You know more than you ever wanted to about interest rates, but very little about your inherited planting. Julia Atkinson-dunn has some tips on tackling that wide open space.

My gut feeling is that most first-home buyers are probably not experienced gardeners. As a renter, the prospect of ploughing time and money into an outdoor space that will eventually be left very often outweighs the benefits of getting into growing.

Understandably, it’s far more appealing to build a home with decor pieces that can be packed up and taken.

So on arriving at a fresh property where investment into the ground holds some new personal value, the potential can be overwhelming.

A first-time homeowner knows more than they care to about interest rates, and very little about the seasonal behaviour of their inherited planting.

I bought my first home with a garden just five years ago. Here are some tips I have pulled together in hindsight.

Arm yourself with the basics

Before you spiral with intimidation or do something rash, take amoment to arm yourself with some basic information. To aid any future decision-making, you need an understanding of what is planted in your new yard, so that you can take sensible and cost-saving action.

By grasping how perennial, annual, evergreen and deciduous plants work, you can stocktake what you have and decide what will stay or go.

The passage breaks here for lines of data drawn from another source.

File: config.mk
export PLATFORM = sky130hd
export DESIGN_NAME = tmr_vote_monitor
export DESIGN_NICKNAME = d
export VERILOG_FILES = /design/src/rtl/tmr_pkg.sv /design/src/rtl/tmr_lane_tracker.sv /design/src/rtl/tmr_vote_monitor.sv
export SDC_FILE = /design/constraint.sdc
export NUM_CORES = 1
export LEC_CHECK = 0
export CAP_MARGIN = 5
export CORE_MARGIN = 4
export CORE_UTILIZATION = 40
export CTS_BUF_LIST = sky130_fd_sc_hd__clkbuf_8 sky130_fd_sc_hd__clkbuf_16
export CTS_CLUSTER_SIZE = 25
export DETAILED_ROUTE_END_ITERATION = 8
export GPL_TIMING_DRIVEN = 0
export HOLD_SLACK_MARGIN = 0.15
export PLACE_DENSITY = 0.64
export SETUP_SLACK_MARGIN = 0.5
export SYNTH_ARGS = -nofsm -noshare
export SYNTH_HDL_FRONTEND = slang
export SYNTH_HIERARCHICAL = 1
export SYNTH_SLANG_ARGS = --single-unit
File: constraint.sdc
create_clock -name clk -period 2.3 [get_ports clk]
set_input_delay 0.46 -clock clk [delete_from_list [all_inputs] [get_ports clk]]
set_output_delay 0.46 -clock clk [all_outputs]
set_load 0.02 [all_outputs]
File: src/rtl/tmr_pkg.sv
// rtl/tmr_pkg.sv - shared types and constants for the TMR vote monitor
package tmr_pkg;

  typedef enum logic [1:0] {
    OK      = 2'd0,
    SUSPECT = 2'd1,
    FAULTY  = 2'd2
  } trk_state_t;

  localparam int LANE_A = 0;
  localparam int LANE_B = 1;
  localparam int LANE_C = 2;
  localparam int RUN_W  = 8;

endpackage

File: src/rtl/tmr_lane_tracker.sv
// rtl/tmr_lane_tracker.sv - per-lane consecutive-mismatch tracker with sticky fault flag
module tmr_lane_tracker
  import tmr_pkg::*;
#(
  parameter int FAULT_THRESH = 4
) (
  input  logic clk,
  input  logic rst_n,
  input  logic valid,
  input  logic mis,
  input  logic clear,
  output logic fault,
  output logic fault_next
);

  localparam logic [RUN_W-1:0] THRESH = RUN_W'(FAULT_THRESH);

  trk_state_t       state, state_n;
  logic [RUN_W-1:0] run, run_n;
  logic [RUN_W-1:0] run_inc;

  assign run_inc = run + RUN_W'(1);

  always_ff @(posedge clk or negedge rst_n) begin
    if (!rst_n) begin
      state <= OK;
      run   <= '0;
    end else begin
      state <= state_n;
      run   <= run_n;
    end
  end

  // Invalid cycles fall through untouched so they never break a run.
  always_comb begin
    state_n = state;
    run_n   = run;
    if (clear) begin
      state_n = OK;
      run_n   = '0;
    end else if (valid) begin
      case (state)
        OK: begin
          if (mis) begin
            run_n   = RUN_W'(1);
            state_n = (FAULT_THRESH == 1) ? FAULTY : SUSPECT;
          end
        end
        SUSPECT: begin
          if (mis) begin
            run_n = run_inc;
            if (run_inc == THRESH) state_n = FAULTY;
          end else begin
            state_n = OK;
            run_n   = '0;
          end
        end
        FAULTY: begin
          state_n = FAULTY;
        end
        default: begin
          state_n = OK;
          run_n   = '0;
        end
      endcase
    end
  end

  assign fault      = (state == FAULTY);
  assign fault_next = (state_n == FAULTY);

endmodule

File: src/rtl/tmr_vote_monitor.sv
// rtl/tmr_vote_monitor.sv - registered TMR majority voter with mismatch counting and lane health
module tmr_vote_monitor
  import tmr_pkg::*;
#(
  parameter int WIDTH        = 1,
  parameter int CNT_WIDTH    = 16,
  parameter int FAULT_THRESH = 4
) (
  input  logic                 clk,
  input  logic                 rst_n,
  input  logic [WIDTH-1:0]     inA,
  input  logic [WIDTH-1:0]     inB,
  input  logic [WIDTH-1:0]     inC,
  input  logic                 in_valid,
  input  logic                 clear,
  output logic [WIDTH-1:0]     out,
  output logic                 out_valid,
  output logic [2:0]           lane_err,
  output logic [CNT_WIDTH-1:0] err_count,
  output logic [2:0]           lane_fault,
  output logic                 tmr_lost
);

  logic [WIDTH-1:0] vote;
  logic [2:0]       mis;
  logic [2:0]       fault_next;
  logic             lost_next;

  assign vote = (inA & inB) | (inA & inC) | (inB & inC);

  assign mis[LANE_A] = |(inA ^ vote);
  assign mis[LANE_B] = |(inB ^ vote);
  assign mis[LANE_C] = |(inC ^ vote);

  assign lost_next = (fault_next[0] & fault_next[1]) |
                     (fault_next[0] & fault_next[2]) |
                     (fault_next[1] & fault_next[2]);

  always_ff @(posedge clk or negedge rst_n) begin
    if (!rst_n) begin
      out       <= '0;
      out_valid <= 1'b0;
      lane_err  <= '0;
      err_count <= '0;
      tmr_lost  <= 1'b0;
    end else begin
      out_valid <= in_valid;
      tmr_lost  <= lost_next;
      if (in_valid) begin
        out      <= vote;
        lane_err <= mis;
      end else begin
        lane_err <= '0;
      end
      // Clear wins over a same-cycle mismatch; the counter saturates at all-ones.
      if (clear) begin
        err_count <= '0;
      end else if (in_valid && (|mis) && (err_count != {CNT_WIDTH{1'b1}})) begin
        err_count <= err_count + CNT_WIDTH'(1);
      end
    end
  end

  tmr_lane_tracker #(.FAULT_THRESH(FAULT_THRESH)) u_trk_a (
    .clk        (clk),
    .rst_n      (rst_n),
    .valid      (in_valid),
    .mis        (mis[LANE_A]),
    .clear      (clear),
    .fault      (lane_fault[LANE_A]),
    .fault_next (fault_next[LANE_A])
  );

  tmr_lane_tracker #(.FAULT_THRESH(FAULT_THRESH)) u_trk_b (
    .clk        (clk),
    .rst_n      (rst_n),
    .valid      (in_valid),
    .mis        (mis[LANE_B]),
    .clear      (clear),
    .fault      (lane_fault[LANE_B]),
    .fault_next (fault_next[LANE_B])
  );

  tmr_lane_tracker #(.FAULT_THRESH(FAULT_THRESH)) u_trk_c (
    .clk        (clk),
    .rst_n      (rst_n),
    .valid      (in_valid),
    .mis        (mis[LANE_C]),
    .clear      (clear),
    .fault      (lane_fault[LANE_C]),
    .fault_next (fault_next[LANE_C])
  );

endmodule

; ---- Word level (Yosys, flattened, before mapping)
; Cells that the tools add are included.
[totals]
regBits = 52
input_bits = 7
output_inout_bits = 25
word_cells = 94
[op_classes]
addsub = 4
n_eq_ne = 19
muxes = 36
n_bitwise = 13
n_reduce_logical = 11
[op_table]
columns = operator, count
row1 = $mux 8, 12
row2 = $pmux 8 s3, 3
row3 = $mux 16, 2
row4 = $mux 2, 15
row5 = $add 8x1->8 const B, 3
row6 = $eq 8x3->1 const B, 3
row7 = $pmux 2 s3, 3
row8 = $add 16x1->16 const B, 1
row9 = $ne 16x16->1 const B, 1
row10 = $eq 2x2->1 const B, 6
row11 = $ne 3x2->1 const B, 3
row12 = $reduce_and 3->1, 3
row13 = $and 1x1->1, 6
row14 = $eq 2x1->1 const B, 3
row15 = $logic_not 2->1, 3
row16 = $ne 2x2->1 const B, 3
row17 = $or 1x1->1, 4
row18 = $reduce_bool 2->1, 2
row19 = $mux 3, 1
row20 = $reduce_or 3->1, 1
row21 = $xor 1x1->1, 3
row22 = $logic_and 1x1->1, 2

; ---- Depth between registers and ports, before layout
; Gate-level depths: netlist of run 1.
[logic_depth]
word_depth = 12
depth_mapped = 8
mapped_depth_nobuf = 8

; ---- Hierarchy
; The synthesis of run 1 kept the hierarchy.
[by_module_without_submodules]
columns = mod, instances, cells_each, area_per_inst_um2, seq_area_each_um2
row1 = tmr_lane_tracker, 3, 67, 629.4, 250.2
row2 = tmr_vote_monitor, 1, 129, 1287.5, 550.5

; ---- Least setup slack after synthesis of run 1
; No wires, ideal clock.
[synth_timing]
path_type = input-to-reg
startpoint = in inB
endpoint = reg tmr_lost
setup_ps = 67
arrival_time_ps = 1966
required_ps = 2233
slack_ps = 268
path_stages = 7
path_buffers = 1
cell_sequence = buf_2 -> mux2i_1 -> nor2b_1 -> and2_0 -> or4b_1 -> a21oi_1 -> maj3_1
[synth_between]
elab_chain_cells = 12
elab_cells_between_ends = 30
cone_classes = 3 x eq/ne / 15 x mux / 12 x bitwise
[synth_rtl]
columns = element, line_no
row1 = from (decl), tmr_vote_monitor.sv:12  ; input logic [WIDTH-1:0] inB,
row2 = $and 1x1->1, tmr_vote_monitor.sv:29  ; assign vote = (inA & inB) | (inA & inC) | (inB & inC);
row3 = $or 1x1->1, tmr_vote_monitor.sv:29
row4 = $or 1x1->1 (*), tmr_vote_monitor.sv:29
row5 = $xor 1x1->1 (*), tmr_vote_monitor.sv:33  ; assign mis[LANE_C] = |(inC ^ vote);
row6 = net mis[2], tmr_vote_monitor.sv:25  ; logic [2:0] mis;
row7 = "$mux 2, on equally long branches", "tmr_lane_tracker.sv:50, tmr_lane_tracker.sv:44"
row8 = $pmux 2 s3 (*), tmr_lane_tracker.sv:42  ; case (state)
row9 = $mux 2 (*), tmr_lane_tracker.sv:41  ; end else if (valid) begin
row10 = $mux 2 (*), tmr_lane_tracker.sv:38  ; if (clear) begin
row11 = $eq 2x2->1 (*), tmr_lane_tracker.sv:70  ; assign fault_next = (state_n == FAULTY);
row12 = net fault_next[2], tmr_vote_monitor.sv:26  ; logic [2:0] fault_next;
row13 = $and 1x1->1, tmr_vote_monitor.sv:36  ; (fault_next[0] & fault_next[2]) |
row14 = $or 1x1->1, tmr_vote_monitor.sv:35  ; assign lost_next = (fault_next[0] & fault_next[1]) |
row15 = $or 1x1->1 (*), tmr_vote_monitor.sv:36
row16 = net lost_next, tmr_vote_monitor.sv:27  ; logic lost_next;
row17 = to (signal assigned), tmr_vote_monitor.sv:48  ; tmr_lost <= lost_next;
row18 = to (decl), tmr_vote_monitor.sv:21  ; output logic tmr_lost
; The timed path passes the listed nets; every way through them passes the cells marked *.
; A chain may end at the register's enable or synchronous reset.

; ---- Worst setup path in the final report of run 1
[layout_timing]
startpoint = in inA
endpoint = reg tmr_lost
[layout_between]
elab_chain_cells = 12
elab_cells_between_ends = 30
cone_classes = 3 x eq/ne / 15 x mux / 12 x bitwise
[layout_rtl]
columns = element, line_no
row1 = from (decl), tmr_vote_monitor.sv:11  ; input logic [WIDTH-1:0] inA,
row2 = $and 1x1->1, tmr_vote_monitor.sv:29
row3 = $or 1x1->1 (2 in a row), tmr_vote_monitor.sv:29
row4 = $xor 1x1->1 (*), tmr_vote_monitor.sv:31  ; assign mis[LANE_A] = |(inA ^ vote);
row5 = net mis[0], tmr_vote_monitor.sv:25
row6 = "$mux 2, on equally long branches", "tmr_lane_tracker.sv:50, tmr_lane_tracker.sv:44"
row7 = $pmux 2 s3 (*), tmr_lane_tracker.sv:42
row8 = $mux 2 (*), tmr_lane_tracker.sv:41
row9 = $mux 2 (*), tmr_lane_tracker.sv:38
row10 = $eq 2x2->1 (*), tmr_lane_tracker.sv:70
row11 = net fault_next[0], tmr_vote_monitor.sv:26
row12 = "$and 1x1->1, on equally long branches", "tmr_vote_monitor.sv:35, tmr_vote_monitor.sv:36"
row13 = $or 1x1->1 (*), tmr_vote_monitor.sv:35
row14 = $or 1x1->1 (*), tmr_vote_monitor.sv:36
row15 = net lost_next, tmr_vote_monitor.sv:27
; Marked as above.

==> qor.csv, run 1 <==
metric,value,unit
Worst Setup Path Type,input pin to flop,
GRT overflow,0,
die area,9430,um2
cts bufs inserted,5,
DR WL/cell,14.5,um
Slew Limit Fails,0,
leak pwr,1.65,nW
post-synthesis sequential area ratio,41.0,%
"Cell Chain, Critical Path",buf_2 -> nand2b_4 -> mux2i_1 -> nor2b_4 -> and2_4 -> or4b_4 -> a21oi_2 -> maj3_1,
Synth warnings,6,
Worst-Margin Slew,0.549,ns
maxcap violations,0,
RSZ-0062 raised after global routing,yes,
post-route minimum period,1.85,ns
Setup WS post-layout,0.447,ns
"Largest delay share family, worst path",simple AND/OR/NAND/NOR gates,
status,"finished, final reports clean",
upper clock frequency limit,540,MHz
Final Util,51.2,%
# nets final,395,
fraction of layout instances using a drive strength above 1,27.6,%
crit end category,flop,
Clock Tree Root,clkbuf_8,
initial core utilization,41.1,%
PortBufs,30,
H-tree levels,2,
Die W,97.1,um
gr usage total,14.8,%
Tcrit/Tclk final,80.5,%
DRC Markers,0,
I/O Pins,32,
TritonCTS clock tree,done,
TritonRoute pass-1 iters,5,
pre-CTS WS,-0.719,ns
"flops & latches, synth",52,
Detailed Place HPWL,4.88,mm
Worst Setup Start Kind,input pin,
Slowest cell on crit path,or4b_4,
share of the synthesized area in the top cell type,41.0,%
placed cells,463,
initial antenna violation count,0,
DIE HEIGHT,97.1,um
Clock Sinks,52,
Tot Pwr,1.66,mW
CP Buf/Inv Count,1,
Syn Area/Cell,9.62,um2
pwr dens,420,nW/um2
Netlist cell types,51,
# diodes,0,
CP max FO,7,
gp weighted congestion,0.817,
vias per inst,5.58,
clock slew seen by the registers of the worst setup and hold paths,0.10,ns
vias in the first global route,2570,
clock buffer depth,2,
required time worst endpoint,2.55,ns
first-pass GRT wire length,12.0,mm
# setup viols final,0,
Mapped Nets,341,
slew margin rel.,63.4,%
core footprint,7730,um2
Max Clock Skew,0.00750,ns
synthesis-to-layout area growth,24.6,%
worst hold-check path type,input pin to flop,
synthesized cell area,3180,um2
Std-Cell Rows,32,
Finished Layout Cells,486,
Post-Synthesis Cells,330,
synth top area cells,"dfrtp_1, mux2i_1, mux2_2",
largest net degree at the start of global routing,31,
routed wire length,7.06,mm
ANT nets after route,0,
vias,2714,
latest clock arrival within the worst-skew pair,0.30,ns
peak supply drop,0.204,mV
WP data arrival,2.10,ns
Fin Setup TNS,0,ns
Max stage delay on crit path,0.47,ns
reg-to-reg setup timing slack,0.48,ns
DRT iter0 DRCs,79,
"area leader, netlist",dfrtp_1,
final hold violation count,0,
Filler cells,715,
[layout by cell type (no fill, tap or decap), types with 7 or more instances in the layout]
cell,count
mux2i_1,11
inv_1,17
mux2_2,8
dfrtp_1,41
dlygate4sd2_1,17
nor2_1,22
dfrtp_2,11
nand2b_1,8
a21oi_1,14
nand4_1,10
o31ai_1,7
nand2_1,20
buf_4,21
and2_1,9
a22oi_1,9
nand3_1,17
[path summary, 6_finish.rpt]
| kind | start | endpoint | cells after the start |
|---|---|---|---|
| max | inA | tmr_lost | 8 |
| max reg2reg | u_trk_b/run[0] | tmr_lost | 6 |
| min | in_valid | out_valid | 1 |
| min reg2reg | u_trk_c/run[6] | u_trk_c/run[6] | 1 |
| min in group asynchronous | rst_n | err_count[15] | 2 |
| max in group asynchronous | rst_n | u_trk_c/run[1] | 3 |
[worst reg2reg max path: stages (launching register included)]
cell,delay (ns)
dfrtp_2,0.43
ha_1,0.21
and2_2,0.15
nand4_1,0.13
or4b_4,0.52
a21oi_2,0.16
maj3_1,0.16
[synth_stat cells, drive strengths merged]
library cell	count
nand2b	10
mux2	8
o22ai	3
or4	5
nand4	14
xnor2	6
o21a	4
and4	5
and2	14
inv	17
mux2i	12
ha	4
or3	2
a211oi	1
a22o	9
nor3	5
a2111oi	4
clkbuf	2
buf	8
or4b	3
a22oi	9
nor2	23
o41ai	1
o211ai	1
a21oi	17
maj3	1
nor2b	9
nor3b	3
o31ai	7
a32oi	3
nand3b	3
or2	6
dfrtp	52
a311oi	3
nand2	25
nor4	6
o21ai	8
nand3	17
[what timing repair did]
item,4_1_cts,5_1_grt
endpoints found under the setup margin,62,24
hold endpoints to repair,16,0
hold buffers,1,0
resized for setup,62,22
pin swaps,3,4
setup buffers,7,8
[layout make-up]
| cell class | instances | area (um2) | share of cell area (%) |
|---|---|---|---|
| clock inverters | 2 | 12.5 | 0.316 |
| repair buffers | 47 | 387 | 9.77 |
| multi-input cells | 251 | 1910 | 48.2 |
| well taps | 102 | 128 | 3.23 |
| flip-flops and latches | 52 | 1320 | 33.2 |
| inverters | 17 | 63.8 | 1.61 |
| plain buffers | 10 | 75.1 | 1.90 |
| clock buffers | 5 | 68.8 | 1.74 |
[cell families (layout without fill, tap and decap cells)]
| group | after synthesis | after routing | synth area share, % |
|---|---|---|---|
| buf+inv | 27 | 81 | 4.18 |
| fa+ha+maj | 5 | 5 | 1.89 |
| mux | 20 | 20 | 6.62 |
| xor+xnor | 6 | 6 | 1.65 |
| flops | 52 | 52 | 41.0 |
| compound gates | 70 | 70 | 15.4 |
| simple gates | 150 | 150 | 29.3 |
[metal layers]
| layer | global-route usage, % | vias to the layer above | wire [um] |
|---|---|---|---|
| met4 | 3.67 | 0 | 61 |
| li1 | - | 1328 | - |
| met3 | 2.87 | 5 | 182 |
| met1 | 19.4 | 1346 | 3330 |
| met2 | 25.1 | 35 | 3490 |
| met5 | 0 | - | 0 |
[per-stage QoR]
step	instance area, um2	hold slack, ns
floorplan	3200	0.164
global placement	3630	0.496
detailed placement	3640	0.483
CTS	3850	0.480
global route	3960	0.482
finish	3960	0.498
[power breakdown]
group / leakage (nW) / internal, mW / total, mW / switching [mW]
clock network: 0.0400 / 0.207 / 0.517 / 0.310
logic: 0.910 / 0.0880 / 0.199 / 0.111
registers: 0.700 / 0.928 / 0.944 / 0.0164
[sequential cells by signal, summed over array words and instances, names as in the netlist]
register       flops
out                1
tmr_lost           1
lane_err           3
u_trk_b/state      2
u_trk_c/state      2
u_trk_a/state      2
u_trk_b/run        8
u_trk_a/run        8
out_valid          1
u_trk_c/run        8
err_count         16
No activity file was read; power rests on OpenSTA's default activity.
==> run 2: changes to the inputs <==
Clock period 2.3 ns to 1.85 ns, I/O delays scaled along.
==> run 2 against run 1 <==
Routed wire length is 47% higher. Global-route usage is 3.5 points higher. Die area stayed put. Cell count is 16% higher. Critical path depth is 3 lower. Sequential power is 25% higher. Clock power is 59% higher. Count of clock-buffer cells in the layout stayed put. Flip-flop and latch count stayed put. Non-clock buffer count is 79 higher.
==> qor.csv, run 2 (synthesis gave the netlist of run 1 again) <==
metric,value,unit,change
I/O Pins,32,,unchanged
DRT iter0 DRCs,160,,+100%
worst hold-check path type,input pin to flop,,
vias,3236,,+19%
Min Hold Slack,0.364,ns,-0.133 ns
gp weighted congestion,0.868,,+6.3%
CP max FO,6,,-1
latest clock arrival within the worst-skew pair,0.32,ns,+0.02 ns
slew margin rel.,71.5,%,+8.2 points
Worst Setup Path Type,flop to flop,,
Worst Setup Start Kind,flop,,
Slowest cell on crit path,or4b_4,,
max FFs per register,16,,unchanged
initial antenna violation count,0,,unchanged
clock power share,34.8,%,+3.7 points
Setup WS post-layout,0.0107,ns,-0.437 ns
upper clock frequency limit,544,MHz,
core footprint,7730,um2,unchanged
P_int,1.74,mW,+42%
Die W,97.1,um,unchanged
Max Clock Skew,0.0192,ns,+0.0117 ns
DRC Markers,0,,unchanged
"commonest non-fill, non-tap cells in the layout","buf_4, buf_6, dfrtp_2, dfrtp_1, nor2_1",,
Detailed Place HPWL,5.04,mm,+3.3%
Std-Cell Rows,32,,unchanged
FF-to-FF path depth,5,,-1
"Cell Chain, Critical Path",a311oi_2 -> nand4_1 -> or4b_4 -> a21oi_2 -> maj3_2,,
crit end category,flop,,
Clock Sinks,52,,unchanged
largest net degree at the start of global routing,39,,+26%
WP data arrival,2.10,ns,about the same
routed wire length,10.4,mm,+47%
GRT overflow,0,,unchanged
final hold violation count,0,,unchanged
# setup viols final,0,,unchanged
clock buffer depth,2,,unchanged
pwr dens,455,nW/um2,+8.5%
initial core utilization,41.1,%,unchanged
DIE HEIGHT,97.1,um,unchanged
Worst-Margin Slew,0.424,ns,-0.126 ns
vias per inst,5.72,,+2.4%
Gate power share,15.5,%,+3.5 points
Final Instance Area,5200,um2,+31%
H-tree levels,2,,unchanged
# nets final,474,,+20%
sw frac,26.5,%,+0.21 points
synthesis-to-layout area growth,63.6,%,
# diodes,0,,unchanged
Reg power frac,49.7,%,-7.2 points
Clock Tree Root,clkbuf_8,,
Reg-to-Reg Start,u_trk_a/run[0],,
clock slew seen by the registers of the worst setup and hold paths,0.10,ns,about the same
placed instance area,3780,um2,+3.6%
vias in the first global route,3068,,+19%
TritonRoute pass-1 iters,5,,unchanged
origin of the worst setup path,u_trk_a/run[0],,
ANT nets after route,0,,unchanged
DR WL/cell,18.3,um,+26%
required time worst endpoint,2.11,ns,-0.44 ns
first-pass GRT wire length,14.6,mm,+22%
PortBufs,30,,unchanged
Biggest register,err_count,,
pre-CTS WS,-1.05,ns,-0.334 ns
hold depth,1,,unchanged
post-route minimum period,1.84,ns,
switching power,628,uW,+44%
gr usage total,18.3,%,+3.5 points
Slew Limit Fails,0,,unchanged
leak pwr,2.15,nW,+30%
die area,9430,um2,unchanged
fraction of layout instances using a drive strength above 1,62.7,%,+35 points
Tcrit/Tclk final,99.4,%,
peak supply drop,0.277,mV,+36%
RSZ-0062 raised after global routing,yes,,
maxcap violations,0,,unchanged
Final Util,67.2,%,+16 points
cts bufs inserted,5,,unchanged
min-delay src,in_valid,,
TritonCTS clock tree,done,,
"commonest non-fill, non-tap cell in the layout",buf_4,,
status,"finished, final reports clean",,
Max stage delay on crit path,0.54,ns,+0.07 ns
## run 2: power groups by stage
stage	clock network (mW)	registers (mW)	logic (mW)
after global routing	0.885	1.18	0.395
after CTS	0.826	1.17	0.308
final	0.822	1.18	0.367
after floorplan	0	1.20	0.121
after detailed placement	0	1.20	0.235
after global placement	0	1.20	0.227
## run 2: stage by stage
step | power [mW] | setup TNS [ns] | instances
floorplan | 1.33 | 0 | 330
global placement | 1.42 | -96.14 | 462
finish | 2.37 | 0 | 566
detailed placement | 1.43 | -27.53 | 463
CTS | 2.31 | 0 | 541
global route | 2.46 | -0.0452 | 566
## run 2: routing by layer
| layer | GRT usage (%) | vias to the layer above | share of wire [%] |
|---|---|---|---|
| met2 | 31.5 | 102 | 50 |
| met3 | 2.73 | 28 | 4.2 |
| met5 | 0 | - | 0 |
| met1 | 24.3 | 1623 | 43 |
| li1 | - | 1483 | - |
| met4 | 4.64 | 0 | 2.6 |
## run 2: cell type report
class                   count  area [um2]
fillers                   547        2530
multi-input cells         251        2350
flip-flops and latches     52        1340
repair buffers            126        1120
well taps                 102         128
plain buffers              10        81.3
clock buffers               5        68.8
inverters                  17        63.8
clock inverters             3        42.5
## run 2: final timing paths
kind                                   to  slack (ns)
setup / recovery                 tmr_lost        0.01
hold / removal                  out_valid        0.36
setup reg to reg                 tmr_lost        0.01
hold reg to reg            u_trk_c/run[6]        0.51
max in group asynchronous  u_trk_a/run[0]        0.81
min in group asynchronous  u_trk_c/run[4]        0.49
## run 2: repair_timing
action,4_1_cts,5_1_grt
setup buffers,68,24
hold endpoints to repair,14,0
gates cloned,1,1
endpoints found under the setup margin,76,58
hold buffers,1,0
gates resized for setup,197,88
pin swaps,27,33
## run 2: worst max-delay path, delay by kind of cell (launching register included)
family | cells | cell delay (ns)
adder cells (fa/ha/maj) | 1 | 0.19
AO/OA/AOI/OAI | 2 | 0.43
flip-flops | 1 | 0.46
AND/OR/NAND/NOR | 2 | 0.72
==> run 3: changes to the inputs <==
Settings changed: CORE_UTILIZATION 40 to 42, PLACE_DENSITY 0.64 to 0.67.
==> run 3 against run 2 <==
The run now ends with negative setup slack left. Sequential power hardly changed. Flip-flop and latch count stayed put. Non-clock buffer count decreased by 5. Power shrank 4.3%. Largest cell class unchanged.
## config.mk

```make
export PLATFORM = sky130hd
export DESIGN_NAME = uart_txrx
export DESIGN_NICKNAME = d
export VERILOG_FILES = /design/src/rtl/uart_pkg.sv /design/src/rtl/uart_rx.sv /design/src/rtl/uart_tx.sv /design/src/rtl/uart_txrx.sv
export SDC_FILE = /design/constraint.sdc
export NUM_CORES = 1
export LEC_CHECK = 0
export BUFFER_PORTS_ARGS = -buffer_cell sky130_fd_sc_hd__buf_2
export CAP_MARGIN = 20
export CORE_MARGIN = 4
export CORE_UTILIZATION = 60
export DETAILED_ROUTE_END_ITERATION = 10
export GPL_ROUTABILITY_DRIVEN = 0
export GPL_TIMING_DRIVEN = 0
export PLACE_DENSITY_LB_ADDON = 0.2
export SLEW_MARGIN = 20
export SYNTH_ARGS = -nofsm -noshare
export SYNTH_HDL_FRONTEND = slang
export SYNTH_SLANG_ARGS = --single-unit
```

## constraint.sdc

```tcl
create_clock -name i_Clock -period 5.66 [get_ports i_Clock]
set_input_delay 0.849 -clock i_Clock [delete_from_list [all_inputs] [get_ports i_Clock]]
set_output_delay 0.849 -clock i_Clock [all_outputs]
set_load 0.05 [all_outputs]
```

For example, many perennials can be dug up and moved, but the annual flowering plants you see will die away on their own.

Take stock

The urge to ‘‘clear the section’’ on arrival is a common one, particularly for new homeowners with little growing experience. What you perceive to be a messy mass might simply be a lovely garden that needs a light tidy up.

Remember, plants cost money, and trees take years to mature, so before you impulsively dig and chuck, you need to understand the benefits of what you are throwing out.

Not to mention, if you remove a plant, something else will definitely pop up in its place, and it will be of the weedy variety.

Take the time to research and learn about what is already there before deciding what moves to make. By identifying the plants that thrive in your new space, you will be given clues as to what others you could add with success.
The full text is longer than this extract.